Effect of Water Temperature
The impact of return water temperature is that the cooling approach must change by ~50% of the difference in the design & actual return water temperature. For example: If a tower is designed for 4°C approach for the cooling of water from 44°C to 34°C and actual return water temperature is 42°C then you must get an approach of 3°C instead of 4°C. The range of cooling will be 9°C against design value of 10°C. Thus, if your return water temperature is 42°C against design value of 44°C and you are getting design approach of 4°C that means your cooling tower is operating inefficiently.

Effect of Wet Bulb
Similarly, In this case, the approach of cooling will go up by ~50% of the difference between design & actual wet bulb, if wet bulb is lower than design value. However, total range of cooling will also increase in this case by ~50% of the difference in actual & design wet bulb i.e. 44°C to 33°C means range of cooling will increase from 10°C to 11°C.

Yes, one should not infer from these two examples that the thumb rules expressed here are valid for any changes in the temperatures. Instead, it is always governed by the equilibrium conditions & for larger changes one should go for proper evaluation procedure as described later in this article.

Effect of Water Loading
Cooling towers are normally supplied in standard modules called tower cells. Therefore, the cooling water is distributed equally on each cell in parallel configuration. However, in actual operation it deviates from what it should be (Average water flow/cell). This causes for example 80% water on one cell & total water flow being the same it will be 120% on the other. Even the same cell might have different water loading on both sides of distribution deck. This much deviation may result in ~5-10% rise in cooling approach.

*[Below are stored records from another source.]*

--- config.mk ---
export PLATFORM = sky130hd
export DESIGN_NAME = vga_timing
export DESIGN_NICKNAME = d
export VERILOG_FILES = /design/src/rtl/vga_timing.sv
export SDC_FILE = /design/constraint.sdc
export NUM_CORES = 1
export LEC_CHECK = 0
export BUFFER_PORTS_ARGS = -buffer_cell sky130_fd_sc_hd__buf_2
export CAP_MARGIN = 15
export CORE_UTILIZATION = 35
export DETAILED_ROUTE_END_ITERATION = 10
export MAX_ROUTING_LAYER = met4
export SLEW_MARGIN = 0
export SYNTH_ARGS = -nofsm -noshare
export SYNTH_HDL_FRONTEND = slang
export SYNTH_SLANG_ARGS = --single-unit
--- constraint.sdc ---
create_clock -name CLOCK_50 -period 2.2 [get_ports CLOCK_50]
set_clock_uncertainty 0.05 [all_clocks]
set_input_delay 0.11 -clock CLOCK_50 [delete_from_list [all_inputs] [get_ports CLOCK_50]]
set_output_delay 0.11 -clock CLOCK_50 [all_outputs]
set_load 0.1 [all_outputs]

Effect of Air Distribution
Similarly, the imbalance in air loading in each side of every cell may cause 1.5 times more negative impact as compared to effect of disturbed water loading. Thus, 20% deviation in air distribution may cause ~10-15% rise in cooling approach.

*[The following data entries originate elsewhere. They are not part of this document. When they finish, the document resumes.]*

### src/rtl/sm4_out_unpacker_if.sv
// Block-to-word unpacker bus: 128-bit block input side, 32-bit word output side, status.
// Optional WORD_LAST_o present when SM4_UNPACK_LAST_EN is defined.
interface sm4_out_unpacker_if #(
  parameter int DEPTH = 4
);
  logic [127:0]                   DAT_i;
  logic                           DAT_VALID_i;
  logic [31:0]                    WORD_o;
  logic                           WORD_VALID_o;
  logic                           WORD_READY_i;
  logic [$clog2(DEPTH+1)-1:0]     LEVEL_o;
  logic                           OVERFLOW_o;
`ifdef SM4_UNPACK_LAST_EN
  logic                           WORD_LAST_o;
`endif

  modport master (
    output DAT_i, DAT_VALID_i, WORD_READY_i,
    input  WORD_o, WORD_VALID_o, LEVEL_o, OVERFLOW_o
`ifdef SM4_UNPACK_LAST_EN
    , input WORD_LAST_o
`endif
  );

  modport slave (
    input  DAT_i, DAT_VALID_i, WORD_READY_i,
    output WORD_o, WORD_VALID_o, LEVEL_o, OVERFLOW_o
`ifdef SM4_UNPACK_LAST_EN
    , output WORD_LAST_o
`endif
  );
endinterface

Effect of Air Short Circuiting
By now it is clear that operators has to regularly monitor the performance of their cooling tower especially at different loads & at different ambient conditions. More appropriately, the comparison of actual approach with the design approach is not a good & actual indicator of its performance

NTU Calculation
For the identification of actual differences in the performance calculation of a cooling tower & for identifying the impact of each factor, NTU calculation method is the most useful & recommended one based on my experience.

As Promised earlier in the performance calculation - II, I am giving here the method for using this NTU for prediction of performance.

Step - 1
Start with how much is approximate difference in inlet & exit temperature from cooling tower & divide them in equal parts with say an increment of 0.2°C or so.

Start from first row & column A with some approx t temperature & make diff in column G as zero. (This all is explained in above linked article on this Blog)

Since all other rows are linked with same increment of 0.2 till last row, finally you should get your inlet temperature in last row & column A. If it is less or more change it in first row to get same.

With each change all rows in column G should have zero value as difference.

Step - 2
Once you get all zero in column G and inlet temperature in last row of Column A, the first row in column A should give you the exit temperature, but wait.

Now you need to check the sum of NTUL in column K or NTUG in column N. This value should be equal to your design NTU. (Yes, design NTU is also found in similar manner)

Example, so if you want to evaluate the impact of change in wet bulb compared to design, first consider all data of design & find out NTUG in design.

Now change wet bulb & you will see that ha in column F is changed, so you need to change t in column A to make difference in column G = 0.

Finally you will find the changed temperature figure at the exit by keeping NTUG same.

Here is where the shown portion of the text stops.